● Collected data entries
☆ ☆ ☆

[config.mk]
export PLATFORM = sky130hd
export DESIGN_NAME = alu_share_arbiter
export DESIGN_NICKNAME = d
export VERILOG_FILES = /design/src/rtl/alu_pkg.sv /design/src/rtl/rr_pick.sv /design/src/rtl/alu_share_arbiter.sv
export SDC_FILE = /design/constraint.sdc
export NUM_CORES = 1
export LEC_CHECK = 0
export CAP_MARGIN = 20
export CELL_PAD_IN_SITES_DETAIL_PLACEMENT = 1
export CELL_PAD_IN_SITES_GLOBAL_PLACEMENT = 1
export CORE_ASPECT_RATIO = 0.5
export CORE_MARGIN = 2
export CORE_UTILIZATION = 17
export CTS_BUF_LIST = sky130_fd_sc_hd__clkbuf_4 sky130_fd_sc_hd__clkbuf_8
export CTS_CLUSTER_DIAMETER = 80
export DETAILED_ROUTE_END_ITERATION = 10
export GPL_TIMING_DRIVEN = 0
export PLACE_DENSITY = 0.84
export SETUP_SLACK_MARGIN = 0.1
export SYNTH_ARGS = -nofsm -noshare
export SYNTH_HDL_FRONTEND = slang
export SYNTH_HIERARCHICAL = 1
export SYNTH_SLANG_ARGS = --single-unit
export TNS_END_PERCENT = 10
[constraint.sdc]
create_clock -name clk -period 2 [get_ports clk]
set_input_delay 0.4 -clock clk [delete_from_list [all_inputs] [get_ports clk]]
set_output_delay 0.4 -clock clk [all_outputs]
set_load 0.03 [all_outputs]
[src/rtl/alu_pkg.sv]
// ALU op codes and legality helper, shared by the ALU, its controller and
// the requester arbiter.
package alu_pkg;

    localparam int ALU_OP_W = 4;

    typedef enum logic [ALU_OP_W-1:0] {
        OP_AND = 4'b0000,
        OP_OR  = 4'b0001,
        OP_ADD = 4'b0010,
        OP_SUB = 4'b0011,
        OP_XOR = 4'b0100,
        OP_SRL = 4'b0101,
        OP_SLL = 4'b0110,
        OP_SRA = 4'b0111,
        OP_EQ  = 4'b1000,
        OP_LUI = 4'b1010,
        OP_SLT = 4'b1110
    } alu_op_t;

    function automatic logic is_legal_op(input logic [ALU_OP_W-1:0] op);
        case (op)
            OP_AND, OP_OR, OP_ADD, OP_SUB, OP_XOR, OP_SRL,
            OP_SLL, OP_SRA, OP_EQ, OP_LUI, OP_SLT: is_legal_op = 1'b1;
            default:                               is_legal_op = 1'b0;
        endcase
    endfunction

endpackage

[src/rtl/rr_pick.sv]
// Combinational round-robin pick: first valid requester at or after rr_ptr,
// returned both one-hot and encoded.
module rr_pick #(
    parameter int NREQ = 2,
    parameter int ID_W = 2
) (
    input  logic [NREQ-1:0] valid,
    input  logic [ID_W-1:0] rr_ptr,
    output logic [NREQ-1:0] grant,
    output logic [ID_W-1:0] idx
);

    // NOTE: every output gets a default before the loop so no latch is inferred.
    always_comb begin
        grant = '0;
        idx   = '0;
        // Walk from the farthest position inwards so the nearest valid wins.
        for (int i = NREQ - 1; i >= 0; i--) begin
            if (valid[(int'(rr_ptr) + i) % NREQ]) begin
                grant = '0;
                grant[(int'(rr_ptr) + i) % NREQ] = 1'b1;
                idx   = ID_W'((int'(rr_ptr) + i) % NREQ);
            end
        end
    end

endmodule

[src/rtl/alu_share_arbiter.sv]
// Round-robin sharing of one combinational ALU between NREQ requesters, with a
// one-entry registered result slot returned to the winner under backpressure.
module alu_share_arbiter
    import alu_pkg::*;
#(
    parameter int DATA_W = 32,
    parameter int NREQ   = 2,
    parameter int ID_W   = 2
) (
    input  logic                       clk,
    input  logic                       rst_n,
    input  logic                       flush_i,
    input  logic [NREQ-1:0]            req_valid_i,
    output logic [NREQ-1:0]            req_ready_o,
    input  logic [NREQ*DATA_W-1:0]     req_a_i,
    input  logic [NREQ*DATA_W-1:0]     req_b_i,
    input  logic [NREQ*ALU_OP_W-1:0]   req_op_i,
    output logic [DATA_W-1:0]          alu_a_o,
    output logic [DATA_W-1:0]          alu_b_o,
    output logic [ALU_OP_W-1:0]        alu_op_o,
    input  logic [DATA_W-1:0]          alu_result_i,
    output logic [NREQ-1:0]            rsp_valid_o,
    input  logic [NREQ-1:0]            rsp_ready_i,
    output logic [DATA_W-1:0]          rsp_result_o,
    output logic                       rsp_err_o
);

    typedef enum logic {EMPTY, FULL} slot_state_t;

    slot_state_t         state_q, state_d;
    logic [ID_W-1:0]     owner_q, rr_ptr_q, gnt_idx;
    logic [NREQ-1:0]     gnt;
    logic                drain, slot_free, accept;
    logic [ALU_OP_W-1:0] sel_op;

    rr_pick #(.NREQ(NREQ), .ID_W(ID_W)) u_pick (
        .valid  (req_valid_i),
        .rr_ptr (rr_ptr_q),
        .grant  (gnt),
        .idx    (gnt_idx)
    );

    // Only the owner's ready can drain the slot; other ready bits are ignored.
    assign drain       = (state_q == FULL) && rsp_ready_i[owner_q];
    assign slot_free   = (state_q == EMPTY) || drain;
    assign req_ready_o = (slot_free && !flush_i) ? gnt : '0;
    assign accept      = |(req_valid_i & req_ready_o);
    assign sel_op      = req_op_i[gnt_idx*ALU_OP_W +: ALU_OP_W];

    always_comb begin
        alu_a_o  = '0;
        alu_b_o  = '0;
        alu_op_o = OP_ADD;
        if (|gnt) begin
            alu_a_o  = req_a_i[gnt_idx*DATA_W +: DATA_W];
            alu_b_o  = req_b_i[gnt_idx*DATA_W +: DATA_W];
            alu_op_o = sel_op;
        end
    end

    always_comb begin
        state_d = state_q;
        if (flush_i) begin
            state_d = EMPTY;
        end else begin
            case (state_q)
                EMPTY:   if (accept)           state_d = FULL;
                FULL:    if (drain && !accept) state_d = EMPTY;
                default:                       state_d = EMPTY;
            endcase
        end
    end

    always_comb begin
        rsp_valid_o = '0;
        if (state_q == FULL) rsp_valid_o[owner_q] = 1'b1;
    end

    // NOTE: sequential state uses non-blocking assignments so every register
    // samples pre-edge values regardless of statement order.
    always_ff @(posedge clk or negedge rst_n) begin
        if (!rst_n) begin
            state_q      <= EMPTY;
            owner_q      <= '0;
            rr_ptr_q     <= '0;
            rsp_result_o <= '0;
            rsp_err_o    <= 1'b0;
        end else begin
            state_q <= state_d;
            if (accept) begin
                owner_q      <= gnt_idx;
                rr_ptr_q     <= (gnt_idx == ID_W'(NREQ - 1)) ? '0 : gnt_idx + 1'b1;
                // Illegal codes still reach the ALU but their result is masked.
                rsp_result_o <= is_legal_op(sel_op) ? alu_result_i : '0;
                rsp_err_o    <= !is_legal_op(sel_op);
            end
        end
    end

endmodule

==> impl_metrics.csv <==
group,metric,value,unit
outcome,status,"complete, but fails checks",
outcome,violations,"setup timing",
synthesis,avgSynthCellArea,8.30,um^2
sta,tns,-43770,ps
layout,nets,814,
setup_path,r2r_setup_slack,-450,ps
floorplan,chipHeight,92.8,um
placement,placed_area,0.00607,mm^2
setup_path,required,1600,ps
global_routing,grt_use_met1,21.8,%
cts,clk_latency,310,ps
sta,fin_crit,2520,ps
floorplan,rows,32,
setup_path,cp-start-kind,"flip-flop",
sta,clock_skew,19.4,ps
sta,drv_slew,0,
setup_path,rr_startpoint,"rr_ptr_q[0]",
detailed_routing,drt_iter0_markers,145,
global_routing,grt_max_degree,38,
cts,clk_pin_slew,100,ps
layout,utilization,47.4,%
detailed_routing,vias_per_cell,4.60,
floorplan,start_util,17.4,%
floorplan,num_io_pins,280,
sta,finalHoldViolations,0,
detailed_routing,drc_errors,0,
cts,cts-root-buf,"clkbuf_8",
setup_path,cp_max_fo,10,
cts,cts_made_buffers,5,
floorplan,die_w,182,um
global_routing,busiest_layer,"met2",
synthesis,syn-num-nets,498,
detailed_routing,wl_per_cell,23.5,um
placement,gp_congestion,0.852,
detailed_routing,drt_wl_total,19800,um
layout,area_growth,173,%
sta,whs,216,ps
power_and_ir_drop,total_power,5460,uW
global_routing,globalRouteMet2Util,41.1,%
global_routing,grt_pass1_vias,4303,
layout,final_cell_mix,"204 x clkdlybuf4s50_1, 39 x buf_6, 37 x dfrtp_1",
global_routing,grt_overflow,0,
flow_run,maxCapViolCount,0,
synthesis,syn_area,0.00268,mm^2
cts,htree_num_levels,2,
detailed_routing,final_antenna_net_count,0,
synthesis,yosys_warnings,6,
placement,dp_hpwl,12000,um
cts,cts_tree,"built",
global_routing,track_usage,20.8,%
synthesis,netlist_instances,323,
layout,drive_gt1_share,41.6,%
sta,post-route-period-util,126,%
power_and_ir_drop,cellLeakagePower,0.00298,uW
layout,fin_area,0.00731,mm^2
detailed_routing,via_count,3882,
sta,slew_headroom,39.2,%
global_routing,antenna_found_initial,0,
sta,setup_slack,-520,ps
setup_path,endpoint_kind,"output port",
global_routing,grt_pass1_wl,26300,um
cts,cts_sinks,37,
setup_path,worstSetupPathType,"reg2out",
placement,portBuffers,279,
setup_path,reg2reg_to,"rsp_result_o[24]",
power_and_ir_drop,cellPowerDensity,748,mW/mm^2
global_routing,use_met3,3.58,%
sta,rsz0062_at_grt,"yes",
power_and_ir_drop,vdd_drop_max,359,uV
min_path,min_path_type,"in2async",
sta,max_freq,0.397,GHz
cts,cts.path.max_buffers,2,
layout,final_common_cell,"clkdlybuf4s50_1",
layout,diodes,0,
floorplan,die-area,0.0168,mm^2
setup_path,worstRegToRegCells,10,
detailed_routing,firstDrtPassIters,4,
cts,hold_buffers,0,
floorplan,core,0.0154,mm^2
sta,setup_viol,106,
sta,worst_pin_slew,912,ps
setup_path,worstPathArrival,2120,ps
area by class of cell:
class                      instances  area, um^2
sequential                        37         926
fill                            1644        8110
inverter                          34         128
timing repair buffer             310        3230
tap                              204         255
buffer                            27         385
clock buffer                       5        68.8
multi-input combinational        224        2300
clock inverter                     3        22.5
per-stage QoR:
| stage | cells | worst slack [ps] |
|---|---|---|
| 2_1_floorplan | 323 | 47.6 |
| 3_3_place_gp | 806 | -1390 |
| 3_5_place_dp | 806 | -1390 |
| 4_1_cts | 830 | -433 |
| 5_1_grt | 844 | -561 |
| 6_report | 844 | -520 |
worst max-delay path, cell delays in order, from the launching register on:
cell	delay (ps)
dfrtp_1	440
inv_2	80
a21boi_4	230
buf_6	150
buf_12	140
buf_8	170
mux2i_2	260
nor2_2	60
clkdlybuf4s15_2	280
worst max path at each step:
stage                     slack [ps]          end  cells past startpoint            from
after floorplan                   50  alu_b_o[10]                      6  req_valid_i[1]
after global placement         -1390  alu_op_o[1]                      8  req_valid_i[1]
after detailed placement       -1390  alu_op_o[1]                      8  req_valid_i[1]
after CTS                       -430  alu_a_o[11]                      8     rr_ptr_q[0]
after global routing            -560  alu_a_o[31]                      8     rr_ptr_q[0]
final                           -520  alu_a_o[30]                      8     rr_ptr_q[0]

☆ ☆ ☆

● WHAT IS BEING ASKED
Take the entries above and return only the lines from the one with "export VERILOG_FILES = /design/src/rtl/alu_pkg.sv" to the one with "export GPL_TIMING_DRIVEN = 0", both included, unchanged.

● RESULT OF THE EXERCISE
export VERILOG_FILES = /design/src/rtl/alu_pkg.sv /design/src/rtl/rr_pick.sv /design/src/rtl/alu_share_arbiter.sv
export SDC_FILE = /design/constraint.sdc
export NUM_CORES = 1
export LEC_CHECK = 0
export CAP_MARGIN = 20
export CELL_PAD_IN_SITES_DETAIL_PLACEMENT = 1
export CELL_PAD_IN_SITES_GLOBAL_PLACEMENT = 1
export CORE_ASPECT_RATIO = 0.5
export CORE_MARGIN = 2
export CORE_UTILIZATION = 17
export CTS_BUF_LIST = sky130_fd_sc_hd__clkbuf_4 sky130_fd_sc_hd__clkbuf_8
export CTS_CLUSTER_DIAMETER = 80
export DETAILED_ROUTE_END_ITERATION = 10
export GPL_TIMING_DRIVEN = 0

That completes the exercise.